The notion of habituation would lead us to assume that, there is a naturally occurring, positive effect of being in the same situation over a period of time. Typically, and in terms of neurotypical operating systems this is often true. Many people do habituate to many given situations, over time. However, when we consider neurodiverse operating systems we cannot assume that the same process of habituation occurs. What if neurodiverse individuals do not have a typical habituation response?
Vivanti and Dissanayake (2018) carried out a research study which examined Attention to novelty versus repetition and found that people with ASD have less effective habituation systems.
“This lack of habituation results in an exaggerated perception of changes in the environment which in turn leads to sensory overstimulation, distress and the perception of the environment as highly unpredictable.
So rather than habituating; some Autistic children will have ongoing levels of extreme anxiety, where they function primarily in survival mode.
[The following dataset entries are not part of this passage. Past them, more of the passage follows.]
`src/rtl/multiplicador.sv`:
```
// Sequential signed WIDTHxWIDTH radix-2 Booth multiplier, one iteration per clock,
// with a start/busy/done handshake; the 2*WIDTH-bit product lands in hi/lo.
module multiplicador #(
  parameter int WIDTH = 32
) (
  input  logic             clk,
  input  logic             reset,
  input  logic             multOp,
  input  logic [WIDTH-1:0] multiplicand,
  input  logic [WIDTH-1:0] multiplier,
  output logic [WIDTH-1:0] hi,
  output logic [WIDTH-1:0] lo,
  output logic             busy,
  output logic             done
);

  localparam int CW = $clog2(WIDTH + 1);

  typedef enum logic [1:0] {
    IDLE = 2'd0,
    RUN  = 2'd1,
    DONE = 2'd2
  } state_t;

  state_t           state_q, state_d;
  logic [WIDTH:0]   a_q, a_d;
  logic [WIDTH-1:0] m_q, m_d;
  logic [WIDTH-1:0] q_q, q_d;
  logic             q1_q, q1_d;
  logic [CW-1:0]    count_q, count_d;
  logic [WIDTH-1:0] hi_q, hi_d;
  logic [WIDTH-1:0] lo_q, lo_d;
  logic             busy_q, busy_d;
  logic             done_q, done_d;
  logic [WIDTH:0]   m_sext_s;
  logic [WIDTH:0]   sum_s;

  // Accumulator is one bit wider than M so A +/- M cannot overflow, even for M = -2^(WIDTH-1).
  assign m_sext_s = {m_q[WIDTH-1], m_q};

  // State register and datapath registers; reset discards any in-flight operation.
  always_ff @(posedge clk or negedge reset) begin
    if (!reset) begin
      state_q <= IDLE;
      a_q     <= '0;
      m_q     <= '0;
      q_q     <= '0;
      q1_q    <= 1'b0;
      count_q <= '0;
      hi_q    <= '0;
      lo_q    <= '0;
      busy_q  <= 1'b0;
      done_q  <= 1'b0;
    end else begin
      state_q <= state_d;
      a_q     <= a_d;
      m_q     <= m_d;
      q_q     <= q_d;
      q1_q    <= q1_d;
      count_q <= count_d;
      hi_q    <= hi_d;
      lo_q    <= lo_d;
      busy_q  <= busy_d;
      done_q  <= done_d;
    end
  end

  // Next-state logic and one Booth step (add/sub, then arithmetic shift of {A,Q,Q_1}).
  always_comb begin
    state_d = state_q;
    a_d     = a_q;
    m_d     = m_q;
    q_d     = q_q;
    q1_d    = q1_q;
    count_d = count_q;
    hi_d    = hi_q;
    lo_d    = lo_q;
    sum_s   = a_q;

    case (state_q)
      IDLE: begin
        if (multOp) begin
          m_d     = multiplicand;
          q_d     = multiplier;
          q1_d    = 1'b0;
          a_d     = '0;
          count_d = CW'(WIDTH);
          state_d = RUN;
        end else begin
          state_d = IDLE;
        end
      end
      RUN: begin
        case ({q_q[0], q1_q})
          2'b01:   sum_s = a_q + m_sext_s;
          2'b10:   sum_s = a_q - m_sext_s;
          default: sum_s = a_q;
        endcase
        a_d     = {sum_s[WIDTH], sum_s[WIDTH:1]};
        q_d     = {sum_s[0], q_q[WIDTH-1:1]};
        q1_d    = q_q[0];
        count_d = count_q - CW'(1);
        if (count_q == CW'(1)) begin
          hi_d    = a_d[WIDTH-1:0];
          lo_d    = q_d;
          state_d = DONE;
        end else begin
          state_d = RUN;
        end
      end
      DONE: begin
        state_d = IDLE;
      end
      default: begin
        state_d = IDLE;
      end
    endcase

    busy_d = (state_d == RUN);
    done_d = (state_d == DONE);
  end

  assign hi   = hi_q;
  assign lo   = lo_q;
  assign busy = busy_q;
  assign done = done_q;

endmodule

```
Repeated exposure to these aversive conditions can, over time, lead to the development of PTSD and other mental health difficulties.
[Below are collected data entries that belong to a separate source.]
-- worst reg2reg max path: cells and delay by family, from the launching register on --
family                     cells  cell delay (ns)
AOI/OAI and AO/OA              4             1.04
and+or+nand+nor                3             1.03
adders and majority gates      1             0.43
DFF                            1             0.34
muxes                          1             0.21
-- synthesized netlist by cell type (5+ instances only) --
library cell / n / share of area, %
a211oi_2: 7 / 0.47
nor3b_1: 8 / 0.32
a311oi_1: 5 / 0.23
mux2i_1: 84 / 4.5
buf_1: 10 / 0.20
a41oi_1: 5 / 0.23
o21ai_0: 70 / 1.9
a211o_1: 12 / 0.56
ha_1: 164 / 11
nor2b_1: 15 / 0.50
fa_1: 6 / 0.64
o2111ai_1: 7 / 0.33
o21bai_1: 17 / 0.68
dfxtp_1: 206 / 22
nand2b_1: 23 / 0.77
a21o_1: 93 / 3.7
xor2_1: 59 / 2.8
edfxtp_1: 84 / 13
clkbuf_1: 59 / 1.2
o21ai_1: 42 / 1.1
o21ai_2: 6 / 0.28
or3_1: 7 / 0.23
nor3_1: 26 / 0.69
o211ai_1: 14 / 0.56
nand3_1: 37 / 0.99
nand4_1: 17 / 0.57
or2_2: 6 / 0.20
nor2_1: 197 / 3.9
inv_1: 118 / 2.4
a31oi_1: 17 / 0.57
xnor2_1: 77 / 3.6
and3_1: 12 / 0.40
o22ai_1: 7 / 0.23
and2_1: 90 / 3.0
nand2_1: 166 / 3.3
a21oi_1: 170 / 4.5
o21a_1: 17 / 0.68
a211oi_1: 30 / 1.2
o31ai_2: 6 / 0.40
Because more typical responses to busy environments dominate; the world is not set up or designed to cater for neurodiversity. Neurodiverse people with hypersensitive sensory systems do not have their experiences of sensory pain, discomfort and overwhelm understood or validated. We are a long way off making actual accommodations; real changes that neurodiverse children and adults need. What our society does instead is insist that enough exposure to the available systems will, in time, lead to desensitization. It is not viable practically or financially to acknowledge that this is not true for all.
In the meantime; children with fragile nervous systems who do not cope in complex sensory environments such as school continue to experience distress, dysregulation, higher levels of anxiety, exclusions and very real and worrying mental health issues.
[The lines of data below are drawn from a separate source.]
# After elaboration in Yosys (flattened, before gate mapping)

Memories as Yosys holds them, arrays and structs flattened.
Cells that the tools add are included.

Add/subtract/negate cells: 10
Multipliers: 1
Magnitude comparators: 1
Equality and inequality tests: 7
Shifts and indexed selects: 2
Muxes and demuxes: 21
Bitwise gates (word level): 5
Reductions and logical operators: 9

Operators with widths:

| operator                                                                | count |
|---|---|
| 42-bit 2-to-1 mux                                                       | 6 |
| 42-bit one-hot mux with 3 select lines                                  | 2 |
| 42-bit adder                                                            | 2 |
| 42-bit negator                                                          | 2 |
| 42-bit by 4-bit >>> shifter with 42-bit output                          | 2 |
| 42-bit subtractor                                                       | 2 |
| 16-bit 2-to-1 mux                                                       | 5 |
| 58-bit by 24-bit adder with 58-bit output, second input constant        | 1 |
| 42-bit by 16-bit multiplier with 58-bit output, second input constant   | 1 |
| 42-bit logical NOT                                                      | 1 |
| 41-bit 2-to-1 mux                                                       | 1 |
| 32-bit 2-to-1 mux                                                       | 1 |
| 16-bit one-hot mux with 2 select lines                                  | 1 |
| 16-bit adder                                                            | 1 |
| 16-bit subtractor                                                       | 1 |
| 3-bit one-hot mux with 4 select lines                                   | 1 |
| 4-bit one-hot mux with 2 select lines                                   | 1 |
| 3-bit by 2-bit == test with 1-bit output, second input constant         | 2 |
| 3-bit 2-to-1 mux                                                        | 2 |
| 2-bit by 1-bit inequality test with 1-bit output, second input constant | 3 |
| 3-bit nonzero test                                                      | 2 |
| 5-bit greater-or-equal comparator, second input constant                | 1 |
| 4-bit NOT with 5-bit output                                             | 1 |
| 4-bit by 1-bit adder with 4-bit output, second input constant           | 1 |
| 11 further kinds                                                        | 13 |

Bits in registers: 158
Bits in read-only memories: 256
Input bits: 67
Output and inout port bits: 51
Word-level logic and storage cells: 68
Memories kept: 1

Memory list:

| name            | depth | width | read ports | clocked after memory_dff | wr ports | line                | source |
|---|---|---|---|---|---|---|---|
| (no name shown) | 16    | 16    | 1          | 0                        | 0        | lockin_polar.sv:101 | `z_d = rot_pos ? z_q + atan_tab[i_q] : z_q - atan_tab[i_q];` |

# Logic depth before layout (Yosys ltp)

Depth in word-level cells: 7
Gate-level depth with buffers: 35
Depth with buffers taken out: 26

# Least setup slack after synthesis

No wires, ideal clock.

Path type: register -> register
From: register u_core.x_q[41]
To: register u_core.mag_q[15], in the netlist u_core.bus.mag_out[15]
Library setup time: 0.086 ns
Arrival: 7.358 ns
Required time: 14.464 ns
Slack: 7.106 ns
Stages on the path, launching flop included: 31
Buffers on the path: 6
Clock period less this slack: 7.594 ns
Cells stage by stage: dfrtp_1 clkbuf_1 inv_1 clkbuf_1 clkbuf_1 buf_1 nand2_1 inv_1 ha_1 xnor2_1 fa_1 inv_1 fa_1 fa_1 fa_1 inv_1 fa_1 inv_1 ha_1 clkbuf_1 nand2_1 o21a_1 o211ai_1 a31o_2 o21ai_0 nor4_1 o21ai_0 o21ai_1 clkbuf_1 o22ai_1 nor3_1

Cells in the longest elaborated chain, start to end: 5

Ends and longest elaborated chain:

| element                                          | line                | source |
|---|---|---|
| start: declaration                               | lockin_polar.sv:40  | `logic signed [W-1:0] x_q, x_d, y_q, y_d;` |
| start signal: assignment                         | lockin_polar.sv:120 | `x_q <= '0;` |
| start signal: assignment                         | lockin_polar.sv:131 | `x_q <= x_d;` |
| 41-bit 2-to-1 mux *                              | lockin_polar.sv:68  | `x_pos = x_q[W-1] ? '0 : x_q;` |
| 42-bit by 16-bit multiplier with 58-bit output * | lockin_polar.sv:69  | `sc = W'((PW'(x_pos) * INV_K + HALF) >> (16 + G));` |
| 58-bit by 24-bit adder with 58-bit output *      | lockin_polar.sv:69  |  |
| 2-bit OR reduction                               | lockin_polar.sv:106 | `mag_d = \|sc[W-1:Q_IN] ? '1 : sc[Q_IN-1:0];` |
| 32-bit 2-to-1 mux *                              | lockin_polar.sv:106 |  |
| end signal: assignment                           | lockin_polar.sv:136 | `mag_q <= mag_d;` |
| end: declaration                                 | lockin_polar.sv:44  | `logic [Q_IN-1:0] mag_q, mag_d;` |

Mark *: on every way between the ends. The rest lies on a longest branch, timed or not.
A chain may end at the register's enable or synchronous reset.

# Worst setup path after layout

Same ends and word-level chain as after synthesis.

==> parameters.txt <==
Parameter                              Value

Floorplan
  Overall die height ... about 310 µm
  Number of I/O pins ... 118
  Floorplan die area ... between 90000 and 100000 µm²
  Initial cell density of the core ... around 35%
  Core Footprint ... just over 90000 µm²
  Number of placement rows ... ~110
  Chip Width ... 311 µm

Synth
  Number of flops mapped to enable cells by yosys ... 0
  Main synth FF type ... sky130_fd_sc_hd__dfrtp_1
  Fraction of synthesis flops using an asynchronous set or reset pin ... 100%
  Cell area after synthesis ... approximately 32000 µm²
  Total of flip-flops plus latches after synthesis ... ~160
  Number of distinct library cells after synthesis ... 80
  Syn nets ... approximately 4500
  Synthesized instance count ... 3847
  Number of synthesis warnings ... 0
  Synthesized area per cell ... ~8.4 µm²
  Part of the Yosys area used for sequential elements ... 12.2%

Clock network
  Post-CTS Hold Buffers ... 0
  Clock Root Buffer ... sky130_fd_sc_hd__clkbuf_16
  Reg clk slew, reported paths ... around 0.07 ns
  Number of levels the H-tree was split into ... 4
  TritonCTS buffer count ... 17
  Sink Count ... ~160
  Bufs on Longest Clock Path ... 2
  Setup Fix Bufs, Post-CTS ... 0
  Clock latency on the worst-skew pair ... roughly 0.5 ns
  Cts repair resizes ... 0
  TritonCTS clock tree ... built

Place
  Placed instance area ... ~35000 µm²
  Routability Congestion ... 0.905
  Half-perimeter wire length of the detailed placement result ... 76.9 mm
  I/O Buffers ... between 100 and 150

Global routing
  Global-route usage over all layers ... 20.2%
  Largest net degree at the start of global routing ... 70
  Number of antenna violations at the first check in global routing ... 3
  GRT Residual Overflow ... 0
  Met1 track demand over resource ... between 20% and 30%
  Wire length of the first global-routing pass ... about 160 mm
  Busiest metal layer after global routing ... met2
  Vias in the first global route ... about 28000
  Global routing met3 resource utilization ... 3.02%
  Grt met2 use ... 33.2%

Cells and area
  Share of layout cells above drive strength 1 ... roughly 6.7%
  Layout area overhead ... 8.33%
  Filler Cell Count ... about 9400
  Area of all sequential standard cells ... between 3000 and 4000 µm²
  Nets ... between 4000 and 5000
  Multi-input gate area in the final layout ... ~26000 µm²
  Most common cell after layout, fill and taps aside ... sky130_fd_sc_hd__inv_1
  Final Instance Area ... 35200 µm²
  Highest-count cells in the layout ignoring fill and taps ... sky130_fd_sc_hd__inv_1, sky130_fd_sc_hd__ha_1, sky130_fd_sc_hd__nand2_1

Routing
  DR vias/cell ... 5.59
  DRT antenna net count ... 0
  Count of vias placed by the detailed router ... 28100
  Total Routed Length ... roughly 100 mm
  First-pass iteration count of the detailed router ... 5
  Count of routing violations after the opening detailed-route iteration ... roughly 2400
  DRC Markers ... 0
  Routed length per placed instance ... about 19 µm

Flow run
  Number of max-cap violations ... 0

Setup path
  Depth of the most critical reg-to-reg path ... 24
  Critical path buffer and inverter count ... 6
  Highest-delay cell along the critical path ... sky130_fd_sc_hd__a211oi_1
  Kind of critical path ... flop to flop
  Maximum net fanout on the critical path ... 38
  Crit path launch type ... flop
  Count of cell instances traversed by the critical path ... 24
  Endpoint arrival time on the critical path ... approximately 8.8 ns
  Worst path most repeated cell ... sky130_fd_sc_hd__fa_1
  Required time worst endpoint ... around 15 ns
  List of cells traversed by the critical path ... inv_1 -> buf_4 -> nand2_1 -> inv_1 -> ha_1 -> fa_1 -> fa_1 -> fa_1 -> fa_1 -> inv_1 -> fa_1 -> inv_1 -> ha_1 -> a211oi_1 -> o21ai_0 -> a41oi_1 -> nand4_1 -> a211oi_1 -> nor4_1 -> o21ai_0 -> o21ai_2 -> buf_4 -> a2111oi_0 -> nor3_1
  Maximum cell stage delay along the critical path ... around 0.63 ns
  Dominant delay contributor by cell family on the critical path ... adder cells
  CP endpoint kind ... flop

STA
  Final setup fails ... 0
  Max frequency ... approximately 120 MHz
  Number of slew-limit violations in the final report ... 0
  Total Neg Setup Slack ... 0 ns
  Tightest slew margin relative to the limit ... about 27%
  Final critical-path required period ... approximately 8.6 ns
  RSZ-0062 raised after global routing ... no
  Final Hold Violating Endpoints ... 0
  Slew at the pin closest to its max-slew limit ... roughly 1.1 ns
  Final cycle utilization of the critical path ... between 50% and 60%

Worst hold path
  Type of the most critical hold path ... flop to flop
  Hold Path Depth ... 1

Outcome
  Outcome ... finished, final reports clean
When we sit with our children back home after they have struggled in busy environments and whilst they behave in a way that is best understood as a panic attack, or when they completely shutdown and have barely enough energy left in their little bodies to function, we may often feel incredibly helpless. I have absolutely felt helpless at times and unsure of what we should do for the best.
But we are not helpless, we are parents of amazing children who have so much potential and many talents. We have a fight ahead for sure, one that many before us have had and many after us will still sadly need to have too. But we all have personal power and as parents we have more strength within us to fight for our children, than we would ever have for ourselves.
Outside of these individual battles and fights for our childrens rights, their well being and their right to a fair and equal education, it is also time for us to keep challenging more widely; the deeply ingrained beliefs and misconceptions about such things as desensitization and the things all children “must do” and “must be”. We must stop forcing our most vulnerable children to endure environments that do not meet their needs. Very real accommodations to existing environments need to be made and where such changes are not sufficient for the individual child; new and bespoke environments must be created. We cannot continue to damage children by making them endure traumatic settings; just because that is all there is available. Every child has a right to have their individual needs met and their differences respected.
As our family travels through our EHCP journey with William, I will write more on this subject and I will come back to share details about our fight, our specialist professionals and the individual and bespoke Education plan we are hoping to secure for our boy.